Rapporto CENSIS 2024

Dal “Paese degli ignoranti” ad una scuola più efficace

Il Rapporto Censis, documento annuale giunto alla 58ª edizione nel 2024, si propone l’analisi e l’interpretazione dei più significativi fenomeni socio-economici del Paese, individuando i reali processi di trasformazione della società italiana e fornendo efficaci chiavi di lettura e interpretazione dei contesti di vita anche a chi si occupa di educazione e formazione. La prima parte del rapporto attiene alle «Considerazioni generali», note introduttive di carattere ampio e complessivo. Nella seconda parte, «La società italiana al 2024», vengono affrontati i processi di maggiore interesse emersi nel corso dell’anno. Nella terza e quarta parte si presentano le analisi per settori: la formazione, il lavoro, il welfare e la sanità, il territorio e le reti, i soggetti e i processi economici, i media e la comunicazione, la sicurezza e la cittadinanza.

Proponiamo una lettura agile delle tematiche contenute nel documento allo scopo di proporre ai lettori spunti di riflessione sul contesto complesso nel quale operano la scuola e i suoi operatori.

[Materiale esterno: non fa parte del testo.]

$ cat src/rtl/lm75_poll_sequencer_if.sv
// lm75_poll_sequencer_if: byte-level I2C master command/response port.
interface lm75_poll_sequencer_if;
  logic       cmd_valid;
  logic       cmd_ready;
  logic [2:0] cmd;
  logic [7:0] cmd_data;
  logic       rsp_valid;
  logic [7:0] rsp_data;
  logic       rsp_nack;
  modport master (output cmd_valid, cmd, cmd_data, input cmd_ready, rsp_valid, rsp_data, rsp_nack);
  modport slave (input cmd_valid, cmd, cmd_data, output cmd_ready, rsp_valid, rsp_data, rsp_nack);
endinterface

$ cat src/rtl/lm75_poll_sequencer.sv
// lm75_poll_sequencer: periodic LM75 temperature read with NACK retry and C/F conversion.
module lm75_poll_sequencer #(
  parameter int         POLL_CYCLES = 6_250_000,
  parameter logic [6:0] DEV_ADDR    = 7'h48,
  parameter int         MAX_RETRY   = 3
) (
  input  logic                        clk,
  input  logic                        rst,
  lm75_poll_sequencer_if.master       bus,
  output logic [7:0]                  temp_celsius,
  output logic [7:0]                  temp_fahrenheit,
  output logic                        temp_valid,
  output logic                        sensor_err,
  output logic                        busy
);
  typedef enum logic [3:0] {
    IDLE, START1, ADDR_W, PTR, START2, ADDR_R, RD_MSB, RD_LSB, STOP, UPDATE, ERR_STOP
  } state_t;
  localparam logic [31:0] RELOAD  = 32'(POLL_CYCLES - 1);
  localparam logic [7:0]  RETRIES = 8'(MAX_RETRY);
  state_t      state;
  logic        wait_rsp;
  logic [31:0] timer;
  logic [7:0]  fail_cnt, msb, c, f, ndata;
  logic [2:0]  ncmd;
  always_comb begin
    ncmd  = (state == START1 || state == START2) ? 3'd0 :
            (state == ADDR_W || state == PTR || state == ADDR_R) ? 3'd1 :
            (state == RD_MSB) ? 3'd2 : (state == RD_LSB) ? 3'd3 : 3'd4;
    ndata = (state == ADDR_W) ? {DEV_ADDR, 1'b0} : (state == ADDR_R) ? {DEV_ADDR, 1'b1} : 8'h00;
    c     = msb[7] ? 8'd0 : (msb > 8'd99) ? 8'd99 : msb;
    f     = 8'(({8'd0, c} * 16'd461) >> 8) + 8'd32;
  end
  always_ff @(posedge clk or negedge rst) begin
    if (!rst) begin
      state           <= IDLE;
      wait_rsp        <= 1'b0;
      timer           <= '0;
      fail_cnt        <= '0;
      msb             <= '0;
      bus.cmd_valid   <= 1'b0;
      bus.cmd         <= '0;
      bus.cmd_data    <= '0;
      temp_celsius    <= '0;
      temp_fahrenheit <= '0;
      temp_valid      <= 1'b0;
      sensor_err      <= 1'b0;
      busy            <= 1'b0;
    end else begin
      temp_valid <= 1'b0;
      busy       <= state != IDLE;
      if (timer != 0) timer <= timer - 32'd1;
      if (state == IDLE) begin
        if (timer == 0) begin
          state <= START1;
          timer <= RELOAD;
        end
      end else if (state == UPDATE) begin
        temp_celsius    <= c;
        temp_fahrenheit <= f;
        temp_valid      <= 1'b1;
        sensor_err      <= 1'b0;
        fail_cnt        <= '0;
        state           <= IDLE;
      end else if (!wait_rsp) begin
        if (!bus.cmd_valid) begin
          bus.cmd_valid <= 1'b1;
          bus.cmd       <= ncmd;
          bus.cmd_data  <= ndata;
        end else if (bus.cmd_ready) begin
          bus.cmd_valid <= 1'b0;
          wait_rsp      <= 1'b1;
        end
      end else if (bus.rsp_valid) begin
        wait_rsp <= 1'b0;
        if (state == ERR_STOP) begin
          // retries bypass the poll timer; giving up waits for the next interval
          if (fail_cnt < RETRIES) begin
            state <= START1;
            timer <= RELOAD;
          end else begin
            sensor_err <= 1'b1;
            fail_cnt   <= '0;
            state      <= IDLE;
          end
        end else if (ncmd == 3'd1 && bus.rsp_nack) begin
          state    <= ERR_STOP;
          fail_cnt <= fail_cnt + 8'd1;
        end else begin
          if (state == RD_MSB) msb <= bus.rsp_data;
          state <= state_t'(state + 4'd1);
        end
      end
    end
  end
endmodule

$ cat src/flat_wrapper.sv
// flat-port wrapper written by rule: the top's interface ports become plain ports
module lm75_poll_sequencer_flat 
#(
  parameter int         POLL_CYCLES = 6_250_000,
  parameter logic [6:0] DEV_ADDR    = 7'h48,
  parameter int         MAX_RETRY   = 3
)
  (clk, rst, temp_celsius, temp_fahrenheit, temp_valid, sensor_err, busy, bus_cmd_valid, bus_cmd, bus_cmd_data, bus_cmd_ready, bus_rsp_valid, bus_rsp_data, bus_rsp_nack);
  lm75_poll_sequencer_if bus_i ();
  input  logic clk;
  input  logic rst;
  output logic [7:0] temp_celsius;
  output logic [7:0] temp_fahrenheit;
  output logic temp_valid;
  output logic sensor_err;
  output logic busy;
  output wire logic [$bits(bus_i.cmd_valid)-1:0] bus_cmd_valid;
  output wire logic [$bits(bus_i.cmd)-1:0] bus_cmd;
  output wire logic [$bits(bus_i.cmd_data)-1:0] bus_cmd_data;
  input wire logic [$bits(bus_i.cmd_ready)-1:0] bus_cmd_ready;
  input wire logic [$bits(bus_i.rsp_valid)-1:0] bus_rsp_valid;
  input wire logic [$bits(bus_i.rsp_data)-1:0] bus_rsp_data;
  input wire logic [$bits(bus_i.rsp_nack)-1:0] bus_rsp_nack;
  assign bus_cmd_valid = bus_i.cmd_valid;
  assign bus_cmd = bus_i.cmd;
  assign bus_cmd_data = bus_i.cmd_data;
  assign bus_i.cmd_ready = bus_cmd_ready;
  assign bus_i.rsp_valid = bus_rsp_valid;
  assign bus_i.rsp_data = bus_rsp_data;
  assign bus_i.rsp_nack = bus_rsp_nack;
  lm75_poll_sequencer #(.POLL_CYCLES(POLL_CYCLES), .DEV_ADDR(DEV_ADDR), .MAX_RETRY(MAX_RETRY)) u_core (.clk(clk), .rst(rst), .bus(bus_i), .temp_celsius(temp_celsius), .temp_fahrenheit(temp_fahrenheit), .temp_valid(temp_valid), .sensor_err(sensor_err), .busy(busy));
endmodule
$ cat config.mk
export PLATFORM = sky130hd
export DESIGN_NAME = lm75_poll_sequencer_flat
export DESIGN_NICKNAME = d
export VERILOG_FILES = /design/src/rtl/lm75_poll_sequencer_if.sv /design/src/rtl/lm75_poll_sequencer.sv /design/src/flat_wrapper.sv
export SDC_FILE = /design/constraint.sdc
export NUM_CORES = 1
export LEC_CHECK = 0
export CORE_MARGIN = 1.5
export CORE_UTILIZATION = 45
export CTS_CLUSTER_SIZE = 40
export DETAILED_ROUTE_END_ITERATION = 10
export GPL_ROUTABILITY_DRIVEN = 0
export HOLD_SLACK_MARGIN = 0.12
export PLACE_DENSITY_LB_ADDON = 0.08
export RECOVER_POWER = 25
export SLEW_MARGIN = 20
export SYNTH_ARGS = -nofsm -noshare
export SYNTH_HDL_FRONTEND = slang
export SYNTH_SLANG_ARGS = --single-unit
$ cat constraint.sdc
create_clock -name clk -period 7.6 [get_ports clk]
set_clock_uncertainty 0.15 [all_clocks]
set_input_delay 0.76 -clock clk [delete_from_list [all_inputs] [get_ports clk]]
set_output_delay 0.76 -clock clk [all_outputs]
set_load 0.01 [all_outputs]
==> flow_metrics.tcl <==
set metrics [dict create \
    outcome "finished with violations" \
    failed_checks "max-capacitance violations, max-slew violations" \
    hp-class "reg -> reg" \
    grt_pass1_wl_um 18000 \
    utilization 0.523 \
    clock_tree.root_cell "clkbuf_8" \
    worstSetupStartpointType "register" \
    grt_remaining_overflow 0 \
    dieArea_mm2 0.0118 \
    yosysSeqAreaShare 0.384 \
    syn_to_final_growth_pct 13.0 \
    grt_pass1_vias 3635 \
    synth_top_family_by_area "simple AND/OR/NAND/NOR gates" \
    clock_path_buffers 2 \
    clkTransAtPathRegs_ns 0.08 \
    setup_slack_ns 1.97 \
    tightest_slew_ns 4.20 \
    synth-edff-count 0 \
    vias 3706 \
    pre_cts_ws_ns 1.97 \
    first_pass_iters 4 \
    final_antenna_net_count 0 \
    crit_arrival_ns 5.72 \
    fp-row-count 38 \
    io-pin-count 44 \
    nNetsFinal 626 \
    hold_viol_final 0 \
    critPathMaxFanout 5 \
    avgViaCountPerCell 5.29 \
    diodes 0 \
    period_share 0.741 \
    synth_fa_ha_area_frac 0.161 \
    path_class "reg -> reg" \
    die_h_um 109 \
    cts_resized 0 \
    clock-sinks 77 \
    layout_commonest_cell "dfrtp_1" \
    drive_gt1_frac 0.0713 \
    synth_ff_type "dfrtp_1" \
    synth_seq_cells 77 \
    layout_common_cells "77 x dfrtp_1, 52 x nor2_1, 45 x nand2_1" \
    antenna_found_initial 0 \
    clkLatencyLatePin_ns 0.36 \
    wl_per_cell_um 14.9 \
    grt_max_degree 78 \
    yosys_warnings 0 \
    p_leak_nw 2.58 \
    postCtsSetupBuffers 0 \
    synth_compound_area_frac 0.0972 \
    period_minus_slack_ns 5.63 \
    fill_cells 1017 \
    track_usage 0.197 \
    synth_mux_area_frac 0.0351 \
    synth_simple_gate_area_frac 0.204 \
    routed_wl_um 10400 \
    numCtsBuffers 9 \
    postSynthAreaPerCell_um2 9.64 \
    grt_setup_unrepaired "no" \
    syn-cell-area_mm2 0.00502 \
    drv_slew 78 \
    setup_viol 0 \
    synth-xor-area-share 0.0628 \
    numPortBuffers 37 \
    initial_utilization 0.463 \
    postCtsHoldBufs 0 \
    maxCapViolCount 1 \
    final.setup.tns_ns 0 \
    slew_headroom -1.80 \
    fmaxAchievable_ghz 0.178 \
    htreeDepth 3 \
    cts_tree "built" \
    cp-end-kind "register" \
    cp_data_required_time_ns 7.69 \
    async_flop_share 1.00 \
    powerDensity_mw_per_mm2 371 \
    die_width_um 109 \
    hpwl_um 7710 \
    syn_inst 521 \
    core_area_mm2 0.0108 \
    irDropWorstVdd_mv 0.173 \
    drc 0 \
    ys_types 59 \
    drt_iter0_drc 167 \
]
==> flip-flops by register name (all words and copies together) (netlist names) <==
signal and flops:
u_core.timer 32, u_core.fail_cnt 8, u_core.msb 8, u_core.temp_fahrenheit 8
u_core.temp_celsius 7, u_core.state 4, u_core.bus.cmd 3, u_core.bus.cmd_data 2
u_core.bus.cmd_valid 1, u_core.busy 1, u_core.sensor_err 1, u_core.temp_valid 1
u_core.wait_rsp 1
==> worst paths after layout <==
| check | end | slack (ns) | depth (start not counted) | from |
|---|---|---|---|---|
| setup / recovery | u_core.temp_fahrenheit[7]$_DFFE_PN0P_ | 1.97 | 23 | u_core.msb[4]$_DFFE_PN0P_ |
| hold / removal | u_core.temp_fahrenheit[2]$_DFFE_PN0P_ | 0.34 | 2 | u_core.temp_fahrenheit[2]$_DFFE_PN0P_ |
| setup reg to reg | u_core.temp_fahrenheit[7]$_DFFE_PN0P_ | 1.97 | 23 | u_core.msb[4]$_DFFE_PN0P_ |
| hold reg to reg | u_core.temp_fahrenheit[2]$_DFFE_PN0P_ | 0.34 | 2 | u_core.temp_fahrenheit[2]$_DFFE_PN0P_ |
| max in group asynchronous | u_core.msb[0]$_DFFE_PN0P_ | 3.23 | 1 | rst |
| min in group asynchronous | u_core.timer[9]$_DFF_PN0_ | 1.71 | 1 | rst |
==> Yosys cell counts, drive strengths merged (4+ instances only) <==
cell type | number | area [um^2]
nor3 | 18 | 101
and2 | 7 | 43.8
a31oi | 7 | 43.8
xor2 | 5 | 43.8
nor4 | 14 | 103
clkbuf | 5 | 18.8
nand2 | 45 | 169
fa | 13 | 260
nand2b | 6 | 37.5
or4 | 6 | 52.6
inv | 41 | 154
o211ai | 5 | 37.5
a211oi | 5 | 37.5
o21bai | 4 | 30.0
o21ai | 18 | 90.1
dfrtp | 77 | 1930
a21oi | 16 | 83.8
ha | 44 | 551
nand3 | 19 | 95.1
or2 | 4 | 25.0
nand4 | 6 | 37.5
buf | 13 | 104
mux2 | 13 | 146
nor2 | 52 | 195
xnor2 | 31 | 272
nor2b | 7 | 43.8
==> per-layer routing <==
metal,GRT usage,up-vias,routed length [um]
met4,0.0498,0,131
met1,0.291,1774,5330
met5,0,-,0
li1,-,1872,-
met3,0.0490,11,364
met2,0.289,49,4590
==> stage by stage <==
stage,power [mW],cells,hold WS (ns),instance area [um^2]
5_1_grt,2.32,701,0.370,5670
4_1_cts,2.13,701,0.347,5680
6_report,2.10,701,0.337,5670
2_1_floorplan,1.45,526,0.314,5040
3_5_place_dp,1.76,685,0.324,5460
3_3_place_gp,1.74,685,0.317,5460
==> critical path, cell delays in order (launching register included) <==
cell,delay [ns]
dfrtp_1,0.40
nor3_1,0.19
nor2_1,0.09
nor2_1,0.12
and2_1,0.30
ha_1,0.19
inv_1,0.07
fa_1,0.47
inv_1,0.05
fa_1,0.46
fa_1,0.50
ha_1,0.34
o21a_1,0.11
o21ai_0,0.29
a211o_1,0.18
a21boi_0,0.09
or3_1,0.33
and2_1,0.17
ha_1,0.21
xnor2_1,0.14
xnor2_1,0.21
nor2_1,0.10
a221oi_1,0.24
nand3_1,0.11
==> power by group <==
part	internal, mW	switching (mW)	total (mW)
Clock	0.185	0.163	0.349
Combinational	0.495	0.584	1.08
Sequential	0.545	0.131	0.677
Total	1.23	0.878	2.10
==> area by class of cell <==
cell class                      instances  area [um^2]  share of cell area
Clock buffer                           10          128              0.0225
Multi-Input combinational cell        390         2840               0.500
Sequential cell                        77         1930               0.340
Inverter                               41          154              0.0271
Tap cell                              140          175              0.0309
Clock inverter                          6         87.6              0.0154
Timing Repair Buffer                   37          364              0.0642
==> cells by family (layout without fill, tap and decap cells) <==
family,count (synthesis),after routing
AO/OA/AOI/OAI,75,75
XOR/XNOR,36,36
adder cells (fa/ha/maj),57,57
buffers and inverters,59,94
flip-flops,77,77
multiplexers,16,16
other,1,6
AND/OR/NAND/NOR,200,200
No activity file was read; power rests on OpenSTA's default activity.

La “sindrome italiana” nella quale siamo intrappolati

“Intrappolati nella sindrome italiana” è la metafora con la quale inizia il rapporto. Il 2024 potrebbe essere ricordato come l’anno dei record con riferimento agli occupati, al turismo estero, ma anche alla denatalità, al debito pubblico e all’astensionismo elettorale. Questi fenomeni meritano un’analisi approfondita che inesorabilmente ci consegna un’immagine più aderente alla reale situazione sociale del Paese.

La sindrome italiana può essere descritta come “la continuità nella medietà”. Questa situazione sembra garantire al nostro Paese una stabilità intorno a una linea di galleggiamento che, pur garantendo di non incorrere in rovinose cadute nelle fasi recessive, limita, di fatto, anche le scalate rapide nei cicli economici e positivi della crescita.

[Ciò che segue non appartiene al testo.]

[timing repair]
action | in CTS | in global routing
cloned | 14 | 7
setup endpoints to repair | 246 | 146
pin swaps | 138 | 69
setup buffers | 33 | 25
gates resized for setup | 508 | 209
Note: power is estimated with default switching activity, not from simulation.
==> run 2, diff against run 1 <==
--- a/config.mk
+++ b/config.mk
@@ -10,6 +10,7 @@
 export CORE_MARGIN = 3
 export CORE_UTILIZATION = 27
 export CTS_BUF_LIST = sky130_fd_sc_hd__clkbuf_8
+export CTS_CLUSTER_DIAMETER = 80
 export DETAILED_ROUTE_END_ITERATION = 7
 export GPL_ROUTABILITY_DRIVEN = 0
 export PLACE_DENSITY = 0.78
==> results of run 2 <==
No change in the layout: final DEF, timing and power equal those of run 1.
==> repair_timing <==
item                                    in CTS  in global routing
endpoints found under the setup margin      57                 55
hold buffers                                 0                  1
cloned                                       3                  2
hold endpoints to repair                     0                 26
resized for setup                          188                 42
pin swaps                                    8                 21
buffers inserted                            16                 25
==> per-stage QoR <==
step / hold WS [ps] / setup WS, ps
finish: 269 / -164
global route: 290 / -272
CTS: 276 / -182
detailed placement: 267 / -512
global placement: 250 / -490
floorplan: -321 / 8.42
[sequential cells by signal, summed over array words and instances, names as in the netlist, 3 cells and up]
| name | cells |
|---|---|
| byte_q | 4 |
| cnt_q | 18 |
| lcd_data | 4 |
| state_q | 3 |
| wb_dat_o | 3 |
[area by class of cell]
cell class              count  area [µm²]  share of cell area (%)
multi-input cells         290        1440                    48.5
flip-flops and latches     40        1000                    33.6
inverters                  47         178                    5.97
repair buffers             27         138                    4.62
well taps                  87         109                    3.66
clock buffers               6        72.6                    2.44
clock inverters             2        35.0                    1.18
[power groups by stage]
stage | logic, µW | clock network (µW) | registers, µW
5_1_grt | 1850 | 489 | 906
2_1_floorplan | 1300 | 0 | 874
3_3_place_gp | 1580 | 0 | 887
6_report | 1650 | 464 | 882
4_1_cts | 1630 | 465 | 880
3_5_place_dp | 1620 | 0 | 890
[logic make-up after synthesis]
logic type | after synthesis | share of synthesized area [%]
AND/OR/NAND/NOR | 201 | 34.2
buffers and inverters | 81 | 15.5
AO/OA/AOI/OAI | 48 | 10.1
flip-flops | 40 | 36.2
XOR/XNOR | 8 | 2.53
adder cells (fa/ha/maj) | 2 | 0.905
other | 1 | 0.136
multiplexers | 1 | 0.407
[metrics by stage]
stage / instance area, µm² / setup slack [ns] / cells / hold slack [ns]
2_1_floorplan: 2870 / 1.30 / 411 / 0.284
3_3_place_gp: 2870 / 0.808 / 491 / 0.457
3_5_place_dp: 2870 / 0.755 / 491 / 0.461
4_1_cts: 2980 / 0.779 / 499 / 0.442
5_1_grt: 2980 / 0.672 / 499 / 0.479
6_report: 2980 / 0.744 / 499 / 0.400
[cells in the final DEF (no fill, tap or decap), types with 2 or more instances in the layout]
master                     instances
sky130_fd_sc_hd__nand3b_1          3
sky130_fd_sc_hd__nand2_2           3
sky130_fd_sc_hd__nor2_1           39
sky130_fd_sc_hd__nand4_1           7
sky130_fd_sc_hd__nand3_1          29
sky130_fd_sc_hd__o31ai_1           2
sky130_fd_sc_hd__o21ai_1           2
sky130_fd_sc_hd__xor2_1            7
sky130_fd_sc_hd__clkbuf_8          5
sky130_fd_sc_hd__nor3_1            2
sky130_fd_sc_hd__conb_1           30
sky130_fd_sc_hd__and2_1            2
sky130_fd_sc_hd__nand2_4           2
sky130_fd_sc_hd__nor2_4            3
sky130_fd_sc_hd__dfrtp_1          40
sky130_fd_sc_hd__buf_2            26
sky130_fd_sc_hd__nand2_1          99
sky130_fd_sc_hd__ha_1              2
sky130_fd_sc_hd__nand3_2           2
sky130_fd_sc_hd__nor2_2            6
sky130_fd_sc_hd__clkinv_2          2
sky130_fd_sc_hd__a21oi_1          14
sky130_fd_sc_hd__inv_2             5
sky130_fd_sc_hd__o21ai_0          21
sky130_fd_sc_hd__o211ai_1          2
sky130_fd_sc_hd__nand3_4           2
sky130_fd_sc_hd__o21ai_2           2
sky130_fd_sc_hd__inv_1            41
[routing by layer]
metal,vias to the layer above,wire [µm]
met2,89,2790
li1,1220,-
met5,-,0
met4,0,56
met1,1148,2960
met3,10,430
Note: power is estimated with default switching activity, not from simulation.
$ cat src/flat_wrapper.sv
// flat-port wrapper written by rule: the top's interface ports become plain ports
module pc_redirect_ctrl_flat import pc_ctrl_pkg::*;
#(
  parameter int LOAD_USE_STALL    = 1,
  parameter int BRANCH_ALU_STALL  = 1,
  parameter int BRANCH_LOAD_STALL = 2
)
  (Clk, ReSet, bus_id_valid, bus_id_op, bus_id_pc, bus_id_imm16, bus_id_index26, bus_id_rs, bus_id_rt, bus_id_uses_rs, bus_id_uses_rt, bus_rs_val, bus_rt_val, bus_ex_reg_write, bus_ex_mem_read, bus_ex_rd, bus_mem_mem_read, bus_mem_rd, bus_PcSel, bus_dojump, bus_branchAddr, bus_jumpAddr, bus_do_stall, bus_id_hold, bus_if_flush);
  pc_redirect_ctrl_if bus_i ();
  input  logic Clk;
  input  logic ReSet;
  input wire logic [$bits(bus_i.id_valid)-1:0] bus_id_valid;
  input wire logic [$bits(bus_i.id_op)-1:0] bus_id_op;
  input wire logic [$bits(bus_i.id_pc)-1:0] bus_id_pc;
  input wire logic [$bits(bus_i.id_imm16)-1:0] bus_id_imm16;
  input wire logic [$bits(bus_i.id_index26)-1:0] bus_id_index26;
  input wire logic [$bits(bus_i.id_rs)-1:0] bus_id_rs;
  input wire logic [$bits(bus_i.id_rt)-1:0] bus_id_rt;
  input wire logic [$bits(bus_i.id_uses_rs)-1:0] bus_id_uses_rs;
  input wire logic [$bits(bus_i.id_uses_rt)-1:0] bus_id_uses_rt;
  input wire logic [$bits(bus_i.rs_val)-1:0] bus_rs_val;
  input wire logic [$bits(bus_i.rt_val)-1:0] bus_rt_val;
  input wire logic [$bits(bus_i.ex_reg_write)-1:0] bus_ex_reg_write;
  input wire logic [$bits(bus_i.ex_mem_read)-1:0] bus_ex_mem_read;
  input wire logic [$bits(bus_i.ex_rd)-1:0] bus_ex_rd;
  input wire logic [$bits(bus_i.mem_mem_read)-1:0] bus_mem_mem_read;
  input wire logic [$bits(bus_i.mem_rd)-1:0] bus_mem_rd;
  output wire logic [$bits(bus_i.PcSel)-1:0] bus_PcSel;
  output wire logic [$bits(bus_i.dojump)-1:0] bus_dojump;
  output wire logic [$bits(bus_i.branchAddr)-1:0] bus_branchAddr;
  output wire logic [$bits(bus_i.jumpAddr)-1:0] bus_jumpAddr;
  output wire logic [$bits(bus_i.do_stall)-1:0] bus_do_stall;
  output wire logic [$bits(bus_i.id_hold)-1:0] bus_id_hold;
  output wire logic [$bits(bus_i.if_flush)-1:0] bus_if_flush;
  assign bus_i.id_valid = bus_id_valid;
  assign bus_i.id_op = bus_id_op;
  assign bus_i.id_pc = bus_id_pc;
  assign bus_i.id_imm16 = bus_id_imm16;
  assign bus_i.id_index26 = bus_id_index26;
  assign bus_i.id_rs = bus_id_rs;
  assign bus_i.id_rt = bus_id_rt;
  assign bus_i.id_uses_rs = bus_id_uses_rs;
  assign bus_i.id_uses_rt = bus_id_uses_rt;
  assign bus_i.rs_val = bus_rs_val;
  assign bus_i.rt_val = bus_rt_val;
  assign bus_i.ex_reg_write = bus_ex_reg_write;
  assign bus_i.ex_mem_read = bus_ex_mem_read;
  assign bus_i.ex_rd = bus_ex_rd;
  assign bus_i.mem_mem_read = bus_mem_mem_read;
  assign bus_i.mem_rd = bus_mem_rd;
  assign bus_PcSel = bus_i.PcSel;
  assign bus_dojump = bus_i.dojump;
  assign bus_branchAddr = bus_i.branchAddr;
  assign bus_jumpAddr = bus_i.jumpAddr;
  assign bus_do_stall = bus_i.do_stall;
  assign bus_id_hold = bus_i.id_hold;
  assign bus_if_flush = bus_i.if_flush;
  pc_redirect_ctrl #(.LOAD_USE_STALL(LOAD_USE_STALL), .BRANCH_ALU_STALL(BRANCH_ALU_STALL), .BRANCH_LOAD_STALL(BRANCH_LOAD_STALL)) u_core (.Clk(Clk), .ReSet(ReSet), .bus(bus_i));
endmodule
$ cat config.mk
export PLATFORM = sky130hd
export DESIGN_NAME = pc_redirect_ctrl_flat
export DESIGN_NICKNAME = d
export VERILOG_FILES = /design/src/rtl/pc_redirect_ctrl_pkg.sv /design/src/rtl/pc_redirect_ctrl_if.sv /design/src/rtl/pc_redirect_ctrl_target.sv /design/src/rtl/pc_redirect_ctrl.sv /design/src/flat_wrapper.sv
export SDC_FILE = /design/constraint.sdc
export NUM_CORES = 1
export LEC_CHECK = 0
export CAP_MARGIN = 20
export CORE_ASPECT_RATIO = 2
export CORE_MARGIN = 5
export CORE_UTILIZATION = 44
export DETAILED_ROUTE_END_ITERATION = 6
export GPL_ROUTABILITY_DRIVEN = 0
export HOLD_SLACK_MARGIN = 0.15
export PLACE_DENSITY_LB_ADDON = 0.3
export SYNTH_ARGS = -nofsm -noshare
export SYNTH_HDL_FRONTEND = slang
export SYNTH_SLANG_ARGS = --single-unit
$ cat constraint.sdc
create_clock -name Clk -period 5.1 [get_ports Clk]
set_input_delay 1.275 -clock Clk [delete_from_list [all_inputs] [get_ports Clk]]
set_output_delay 1.275 -clock Clk [all_outputs]
set_load 0.02 [all_outputs]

Questa situazione è caratterizzata da una dialettica nella quale prevalgono sentimenti contrastanti come il disincanto, la frustrazione, il senso di impotenza, il risentimento, la sete di giustizia, la brama di riscatto e la smania di vendetta ai danni di un presunto colpevole. Tuttavia, questi sentimenti che caratterizzano i nostri tempi in Italia, non sfociano in violente esplosioni di rabbia come avviene in altre zone del Mondo. Sembra che il popolo del Belpaese sia capace di piegarsi al vento e prendere di nuovo forma dopo ogni tempesta. Il rovescio della medaglia è l’attenuarsi o perfino il fermarsi della spinta propulsiva verso l’accrescimento del benessere. Il reddito disponibile lordo pro-capite nell’ultimo ventennio (2003-2023) rappresenta il rovescio della medaglia e, infatti, si è ridotto in termini reali del 7%. Nell’ultimo decennio (tra il secondo trimestre del 2014 e il secondo trimestre del 2024) anche la ricchezza netta pro-capite è diminuita del 5,5%.

Quindi, la sindrome italiana non può essere interpretata come un modello prudenziale, capace di tutelare l’esistente compiendo scelte misurate e contenute, essa in realtà nasconde non poche insidie, come quella che attesta il dato dell’85,5% degli italiani convinto del fatto che sia molto difficile salire nella scala sociale.

Una questione di identitĂ 

Il Censis affianca all’erosione dei percorsi di ascesa economica e sociale del ceto medio, una corrispondente avversione verso i valori costitutivi dell’agenda collettiva del passato: il valore irrinunciabile della democrazia e della partecipazione, il conveniente europeismo, il convinto Atlantismo, per citare quelli che hanno caratterizzato il periodo costituzionale iniziato nel 1948.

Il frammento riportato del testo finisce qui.